Testing Women, Testing the Fetus by Rayna Rapp is a book, published in 1999, about analysis of the social repercussions of prenatal genetic testing. Rapp combines the data she collected herself with historical context of amniocentesis and genetic counseling to argue that amniocentesis and those abortions following positive test results is a social decision as much as an individual one.[1]
Beginning with her own prenatal diagnosis experience in 1983, Rapp spent approximately 15 years conducting research on the effects and experiences of genetic testing on women.[2] Her research was spread across various locations in New York City.[3]
Rapp used a method of research known as "participant observation" to gather data for this project. For her, this meant interviewing women, geneticists, and obstetricians; visiting laboratories, and prenatal testing centers; and working alongside advocates for disabled people. The women Rapp interviewed came from a range of religious backgrounds, socioeconomic strata, and positions of societal privilege, all of which she factored into her evaluation of each subject's decision-making process.

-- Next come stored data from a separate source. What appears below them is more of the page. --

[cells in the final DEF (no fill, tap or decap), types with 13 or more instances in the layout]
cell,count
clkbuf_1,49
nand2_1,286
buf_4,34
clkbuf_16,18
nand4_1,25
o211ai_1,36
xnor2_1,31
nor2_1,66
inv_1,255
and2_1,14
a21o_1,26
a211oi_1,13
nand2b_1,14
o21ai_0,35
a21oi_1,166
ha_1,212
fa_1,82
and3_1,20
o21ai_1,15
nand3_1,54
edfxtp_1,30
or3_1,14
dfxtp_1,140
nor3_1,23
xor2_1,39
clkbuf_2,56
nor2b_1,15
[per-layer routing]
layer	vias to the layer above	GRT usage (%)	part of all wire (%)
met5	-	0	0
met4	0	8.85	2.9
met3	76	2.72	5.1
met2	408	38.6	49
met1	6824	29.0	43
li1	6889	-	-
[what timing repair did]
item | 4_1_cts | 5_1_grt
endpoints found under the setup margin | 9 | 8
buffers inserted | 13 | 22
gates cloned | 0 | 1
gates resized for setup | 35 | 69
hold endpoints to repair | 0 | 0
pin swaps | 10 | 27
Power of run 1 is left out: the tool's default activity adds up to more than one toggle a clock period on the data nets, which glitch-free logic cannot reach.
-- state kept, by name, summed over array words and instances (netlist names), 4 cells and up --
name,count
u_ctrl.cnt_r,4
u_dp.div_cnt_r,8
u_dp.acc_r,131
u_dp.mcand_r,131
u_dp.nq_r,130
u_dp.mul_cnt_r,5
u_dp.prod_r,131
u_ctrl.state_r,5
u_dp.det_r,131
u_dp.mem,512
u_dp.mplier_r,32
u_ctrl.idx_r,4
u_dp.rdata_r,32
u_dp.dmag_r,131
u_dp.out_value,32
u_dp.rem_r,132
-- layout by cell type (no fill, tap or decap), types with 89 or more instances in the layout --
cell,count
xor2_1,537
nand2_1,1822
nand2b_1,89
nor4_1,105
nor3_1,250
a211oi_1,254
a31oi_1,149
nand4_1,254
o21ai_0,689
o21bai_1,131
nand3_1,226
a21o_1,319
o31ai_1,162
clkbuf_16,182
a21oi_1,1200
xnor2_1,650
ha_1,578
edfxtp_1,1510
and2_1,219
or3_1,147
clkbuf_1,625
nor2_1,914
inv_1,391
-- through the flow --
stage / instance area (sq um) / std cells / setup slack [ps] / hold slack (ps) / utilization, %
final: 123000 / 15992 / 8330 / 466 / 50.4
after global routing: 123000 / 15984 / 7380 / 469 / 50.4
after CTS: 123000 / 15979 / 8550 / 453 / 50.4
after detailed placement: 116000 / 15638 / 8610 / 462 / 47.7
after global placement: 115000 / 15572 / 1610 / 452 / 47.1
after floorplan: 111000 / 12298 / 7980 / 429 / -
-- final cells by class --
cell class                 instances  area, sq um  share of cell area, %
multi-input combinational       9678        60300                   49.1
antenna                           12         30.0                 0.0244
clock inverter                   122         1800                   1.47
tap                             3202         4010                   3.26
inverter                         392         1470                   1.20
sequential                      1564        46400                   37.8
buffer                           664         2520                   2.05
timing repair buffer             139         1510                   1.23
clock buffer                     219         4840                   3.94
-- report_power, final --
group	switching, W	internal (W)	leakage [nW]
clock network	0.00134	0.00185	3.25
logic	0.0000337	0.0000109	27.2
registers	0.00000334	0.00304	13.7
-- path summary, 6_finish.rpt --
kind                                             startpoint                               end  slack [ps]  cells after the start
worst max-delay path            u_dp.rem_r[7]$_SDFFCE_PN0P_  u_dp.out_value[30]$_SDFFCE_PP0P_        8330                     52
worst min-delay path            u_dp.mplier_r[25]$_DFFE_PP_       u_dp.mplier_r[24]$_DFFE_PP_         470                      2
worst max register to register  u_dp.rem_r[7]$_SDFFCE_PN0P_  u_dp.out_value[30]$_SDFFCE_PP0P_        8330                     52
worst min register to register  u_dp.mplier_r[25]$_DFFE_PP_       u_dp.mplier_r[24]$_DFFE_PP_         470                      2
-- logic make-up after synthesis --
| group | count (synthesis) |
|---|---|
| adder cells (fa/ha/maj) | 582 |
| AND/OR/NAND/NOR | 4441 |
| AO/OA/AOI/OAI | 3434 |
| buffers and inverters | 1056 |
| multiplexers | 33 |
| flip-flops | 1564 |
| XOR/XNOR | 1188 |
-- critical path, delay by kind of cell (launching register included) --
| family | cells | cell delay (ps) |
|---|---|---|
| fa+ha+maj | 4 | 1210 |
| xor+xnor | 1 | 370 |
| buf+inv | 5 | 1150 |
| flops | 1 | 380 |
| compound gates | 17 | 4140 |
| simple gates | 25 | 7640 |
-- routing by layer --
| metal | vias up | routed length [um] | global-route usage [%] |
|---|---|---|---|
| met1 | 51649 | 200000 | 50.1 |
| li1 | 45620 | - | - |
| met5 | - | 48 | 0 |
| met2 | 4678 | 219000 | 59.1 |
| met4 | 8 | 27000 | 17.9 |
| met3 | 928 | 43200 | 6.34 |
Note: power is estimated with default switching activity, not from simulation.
==> src/rtl/fbsa_pkg.sv <==
`timescale 1ns / 1ps

package fbsa_pkg;

   // fixed field widths of the ports
   localparam int REQ_W      = 2;
   localparam int BNO_W      = 24;
   localparam int IDX_W      = 6;
   localparam int VAL_W      = 24;
   localparam int STAT_W     = 3;
   localparam int START_W    = 16;
   localparam int TOTAL_W    = 24;
   localparam int CSR_DATA_W = 24;
   localparam int CSR_IDX_W  = 1;

   // request codes
   localparam logic [REQ_W-1:0] REQ_ALLOC = 2'd0;
   localparam logic [REQ_W-1:0] REQ_FREE  = 2'd1;
   localparam logic [REQ_W-1:0] REQ_LOAD  = 2'd2;

   // register indexes
   localparam logic [CSR_IDX_W-1:0] CSR_DATA_START   = 1'd0;
   localparam logic [CSR_IDX_W-1:0] CSR_TOTAL_BLOCKS = 1'd1;

   typedef enum logic [STAT_W-1:0] {
      ST_OK            = 3'd0,
      ST_NO_SPACE      = 3'd1,
      ST_BAD_BLOCK     = 3'd2,
      ST_FREE_IGNORED  = 3'd3,
      ST_COUNT_CLAMPED = 3'd4
   } status_type;

   // which result the datapath builds
   typedef enum logic [2:0] {
      SEL_NO_SPACE,
      SEL_FREE_IGNORED,
      SEL_OK,
      SEL_LOAD,
      SEL_ALLOC,
      SEL_DUMP_COUNT,
      SEL_DUMP_ENTRY
   } rsp_sel_type;

   typedef struct packed {
      logic        capture;
      logic        rd_top;
      logic        wr_sentinel;
      logic        push;
      logic        load_apply;
      logic        flush_start;
      logic        flush_next;
      logic        flush_finish;
      logic        emit;
      rsp_sel_type sel;
   } fbsa_cmd_type;

   typedef struct packed {
      logic [REQ_W-1:0] req_kind;
      logic             count_zero;
      logic             count_full;
      logic             free_ok;
      logic             out_free;
      logic             flush_last;
   } fbsa_stat_type;

endpackage
--- src/rtl/gbn_back.sv ---
// Back end: window state, command execution and the output word register.
// Depends on gbn_pkg.
module gbn_back (
  input  logic             clk_i,
  input  logic             rst_ni,
  input  gbn_pkg::cfg_t    cfg_i,
  input  logic             cmd_valid_i,
  input  gbn_pkg::cmd_t    cmd_i,
  output logic             cmd_pop_o,
  output logic             res_valid_o,
  input  logic             res_ready_i,
  output gbn_pkg::result_t res_o
);
  import gbn_pkg::*;

  logic [SeqSpace-1:0] slot_free_q, slot_free_d;
  logic [SeqW-1:0]     next_seq_q, next_seq_d;
  logic [SeqW-1:0]     oldest_q, oldest_d;
  logic [CntW-1:0]     sent_cnt_q, sent_cnt_d;
  logic [CntW-1:0]     idle_q, idle_d;
  logic                done_q, done_d;
  logic                res_valid_q;
  result_t             res_q, res_d;

  logic [SeqW-1:0]     outst;
  logic [SeqW-1:0]     ack_dist;
  logic [SeqW-1:0]     win;
  logic [CntW-1:0]     total;
  logic [CntW:0]       polls;
  logic [SeqSpace-1:0] ack_rng;
  logic [SeqSpace-1:0] rew_rng;
  logic [SeqW-1:0]     off [SeqSpace];

  // Take a command whenever the output register is free or being drained
  assign cmd_pop_o   = cmd_valid_i && (!res_valid_q || res_ready_i);
  assign res_valid_o = res_valid_q;
  assign res_o       = res_q;

  assign outst    = seq_dist(next_seq_q, oldest_q);
  assign ack_dist = seq_dist(cmd_i.ack_idx, oldest_q);
  assign win      = (cfg_i.window_size > SeqLast) ? SeqLast : cfg_i.window_size;
  assign total    = (cfg_i.total_packets > PktLimit) ? PktLimit : cfg_i.total_packets;
  assign polls    = {1'b0, idle_q} + 9'd1;

  // Per-slot offset from the oldest unacked sequence, for range frees
  always_comb begin
    for (int j = 0; j < SeqSpace; j++) begin
      off[j]     = seq_dist(SeqW'(j), oldest_q);
      ack_rng[j] = (off[j] <= ack_dist);
      rew_rng[j] = (off[j] < outst);
    end
  end

  // Command execution
  always_comb begin
    slot_free_d = slot_free_q;
    next_seq_d  = next_seq_q;
    oldest_d    = oldest_q;
    sent_cnt_d  = sent_cnt_q;
    idle_d      = idle_q;
    done_d      = done_q;
    res_d       = '0;

    if (cmd_i.kind == CmdStart) begin
      slot_free_d = '1;
      next_seq_d  = '0;
      oldest_d    = '0;
      sent_cnt_d  = '0;
      idle_d      = '0;
      done_d      = 1'b0;
    end else if (!done_q) begin
      unique case (cmd_i.kind)
        CmdSend: begin
          if ((outst < win) && slot_free_q[next_seq_q] && (sent_cnt_q < total)) begin
            res_d.sent         = 1'b1;
            res_d.seq_code     = next_seq_q + 5'd1;
            res_d.packet_index = sent_cnt_q[IdxW-1:0];
            res_d.last_packet  = ((sent_cnt_q + 8'd1) == total);
            slot_free_d[next_seq_q] = 1'b0;
            next_seq_d = seq_inc(next_seq_q);
            sent_cnt_d = sent_cnt_q + 8'd1;
          end
        end
        CmdDone: begin
          done_d = 1'b1;
        end
        CmdAckBad: begin
          res_d.ack_rejected = 1'b1;
        end
        CmdAckOk: begin
          idle_d = '0;
          if (ack_dist < outst) begin
            slot_free_d = slot_free_q | ack_rng;
            oldest_d    = seq_inc(cmd_i.ack_idx);
          end
        end
        CmdPoll: begin
          if (polls > {1'b0, cfg_i.timeout_limit}) begin
            slot_free_d     = slot_free_q | rew_rng;
            sent_cnt_d      = (sent_cnt_q >= CntW'(outst)) ? sent_cnt_q - CntW'(outst) : '0;
            next_seq_d      = oldest_q;
            idle_d          = '0;
            res_d.timed_out = 1'b1;
            res_d.rewound   = outst;
          end else begin
            idle_d = polls[CntW-1:0];
          end
        end
        default: begin
        end
      endcase
    end

    res_d.transfer_done = done_d;
    res_d.outstanding   = seq_dist(next_seq_d, oldest_d);
  end

  // State and output valid
  always_ff @(posedge clk_i or negedge rst_ni) begin
    if (!rst_ni) begin
      slot_free_q <= '1;
      next_seq_q  <= '0;
      oldest_q    <= '0;
      sent_cnt_q  <= '0;
      idle_q      <= '0;
      done_q      <= 1'b0;
      res_valid_q <= 1'b0;
    end else begin
      if (cmd_pop_o) begin
        slot_free_q <= slot_free_d;
        next_seq_q  <= next_seq_d;
        oldest_q    <= oldest_d;
        sent_cnt_q  <= sent_cnt_d;
        idle_q      <= idle_d;
        done_q      <= done_d;
        res_valid_q <= 1'b1;
      end else if (res_ready_i) begin
        res_valid_q <= 1'b0;
      end
    end
  end

  // Output word payload
  always_ff @(posedge clk_i) begin
    if (cmd_pop_o) begin
      res_q <= res_d;
    end
  end

endmodule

Testing Women, Testing the Fetus explains the religious, cultural, racial, class, and scientific influences that impacted the decisions of mothers given positive prenatal diagnoses. These influences ranged from discussions with partners, or lack thereof, to miscommunications between doctors and patients during translation of "technical language into vernacular."[4]
Her project was focused around three primary arguments: that amniocentesis is a contributor to stratified reproduction; that scientific knowledge is used to enforce that stratified social structure; and that society needs to improve communication between the disabled community and the proponents of genetic testing.[5]
Rapp's book begins with a three-chapter introduction to genetic counseling, followed by a chapter analyzing the relationships and potential miscommunications between genetic counselors and their clients.[6] Chapter 5 explores the "waiting period" for women as they anticipate results of amniocentesis testing, and the three chapters after are analyses of cultural and social influences on women's perceptions of disability, prenatal technology, and abortion. Chapter 9 is a reflection on both positive disability diagnoses and the choices women have to make afterwards regarding the continuation of their pregnancy. Rapp concludes her book with a chapter on the medicalization of healthcare for children born with Down Syndrome and an introduction to her theme of pregnant women as "moral pioneers."
In her research, Rapp found that women who received a prenatal diagnosis of Down syndrome were quicker to make the decision of whether to terminate the pregnancy or not than those who were given other, sometimes more severe diagnoses. She also discovered that there was a difference in abortion decisions between women with disability diagnoses and those made under other circumstances. Those who made the decision based on other circumstances generally made the decision to abort much earlier in the pregnancy than those with positive diagnoses, due to the fact that women in the latter half had actually intended to carry out the full pregnancy.
The book was first published in 1999.
Testing Women, Testing the Fetus has been accepted into both the scientific and anthropological communities. Rapp's book was given numerous awards in 1999, including the Forsythe Book Prize, the Society for Medical Anthropology's Basker Book Prize and the American Ethnological Society's Senior Book Prize.[7] Additionally, Rapp was awarded the J. I. Staley Prize for "outstanding scholarship and writing in anthropology" in 2003. A reviewer for Medical Anthropology Quarterly, Lynn Morgan, said that Rapp was "one of the most eloquent feminist anthropologists writing today."